$ cat config.mk
export PLATFORM = sky130hd
export DESIGN_NAME = spi_accel_responder
export DESIGN_NICKNAME = d
export VERILOG_FILES = /design/src/rtl/spi_accel_responder.sv
export SDC_FILE = /design/constraint.sdc
export NUM_CORES = 1
export LEC_CHECK = 0
export CAP_MARGIN = 20
export CORE_MARGIN = 2
export CORE_UTILIZATION = 63
export DETAILED_ROUTE_END_ITERATION = 6
export GPL_TIMING_DRIVEN = 1
export HOLD_SLACK_MARGIN = 0.02
export MAX_ROUTING_LAYER = met4
export PLACE_DENSITY = 0.8
export RECOVER_POWER = 50
export SLEW_MARGIN = 5
export SYNTH_ARGS = -nofsm -noshare
export SYNTH_HDL_FRONTEND = slang
export SYNTH_SLANG_ARGS = --single-unit
$ cat constraint.sdc
create_clock -name ck -period 2.6 [get_ports ck]
set_input_delay 0.39 -clock ck [delete_from_list [all_inputs] [get_ports ck]]
set_output_delay 0.39 -clock ck [all_outputs]
set_load 0.005 [all_outputs]
==> config.mk <==
export PLATFORM = sky130hd
export DESIGN_NAME = network_sink_serial
export DESIGN_NICKNAME = d
export VERILOG_FILES = /design/src/rtl/network_sink_serial.sv
export SDC_FILE = /design/constraint.sdc
export NUM_CORES = 1
export LEC_CHECK = 0
export BUFFER_PORTS_ARGS = -buffer_cell sky130_fd_sc_hd__buf_2
export CAP_MARGIN = 20
export CORE_ASPECT_RATIO = 0.9
export CORE_MARGIN = 1
export CORE_UTILIZATION = 35
export CTS_BUF_LIST = sky130_fd_sc_hd__clkbuf_16
export DETAILED_ROUTE_END_ITERATION = 10
export PLACE_DENSITY = 0.55
export SETUP_SLACK_MARGIN = 0.2
export SLEW_MARGIN = 10
export SYNTH_ARGS = -nofsm -noshare
export SYNTH_HDL_FRONTEND = slang
export SYNTH_SLANG_ARGS = --single-unit
==> constraint.sdc <==
create_clock -name clk -period 2.8 [get_ports clk]
set_clock_uncertainty 0.2 [all_clocks]
set_input_delay 0.14 -clock clk [delete_from_list [all_inputs] [get_ports clk]]
set_output_delay 0.14 -clock clk [all_outputs]
set_load 0.01 [all_outputs]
::::
Goal of the exercise> Each record must be reproduced exactly, with nothing missing.

Answer space>
$ cat config.mk
export PLATFORM = sky130hd
export DESIGN_NAME = spi_accel_responder
export DESIGN_NICKNAME = d
export VERILOG_FILES = /design/src/rtl/spi_accel_responder.sv
export SDC_FILE = /design/constraint.sdc
export NUM_CORES = 1
export LEC_CHECK = 0
export CAP_MARGIN = 20
export CORE_MARGIN = 2
export CORE_UTILIZATION = 63
export DETAILED_ROUTE_END_ITERATION = 6
export GPL_TIMING_DRIVEN = 1
export HOLD_SLACK_MARGIN = 0.02
export MAX_ROUTING_LAYER = met4
export PLACE_DENSITY = 0.8
export RECOVER_POWER = 50
export SLEW_MARGIN = 5
export SYNTH_ARGS = -nofsm -noshare
export SYNTH_HDL_FRONTEND = slang
export SYNTH_SLANG_ARGS = --single-unit
$ cat constraint.sdc
create_clock -name ck -period 2.6 [get_ports ck]
set_input_delay 0.39 -clock ck [delete_from_list [all_inputs] [get_ports ck]]
set_output_delay 0.39 -clock ck [all_outputs]
set_load 0.005 [all_outputs]
==> config.mk <==
export PLATFORM = sky130hd
export DESIGN_NAME = network_sink_serial
export DESIGN_NICKNAME = d
export VERILOG_FILES = /design/src/rtl/network_sink_serial.sv
export SDC_FILE = /design/constraint.sdc
export NUM_CORES = 1
export LEC_CHECK = 0
export BUFFER_PORTS_ARGS = -buffer_cell sky130_fd_sc_hd__buf_2
export CAP_MARGIN = 20
export CORE_ASPECT_RATIO = 0.9
export CORE_MARGIN = 1
export CORE_UTILIZATION = 35
export CTS_BUF_LIST = sky130_fd_sc_hd__clkbuf_16
export DETAILED_ROUTE_END_ITERATION = 10
export PLACE_DENSITY = 0.55
export SETUP_SLACK_MARGIN = 0.2
export SLEW_MARGIN = 10
export SYNTH_ARGS = -nofsm -noshare
export SYNTH_HDL_FRONTEND = slang
export SYNTH_SLANG_ARGS = --single-unit
==> constraint.sdc <==
create_clock -name clk -period 2.8 [get_ports clk]
set_clock_uncertainty 0.2 [all_clocks]
set_input_delay 0.14 -clock clk [delete_from_list [all_inputs] [get_ports clk]]
set_output_delay 0.14 -clock clk [all_outputs]
set_load 0.01 [all_outputs]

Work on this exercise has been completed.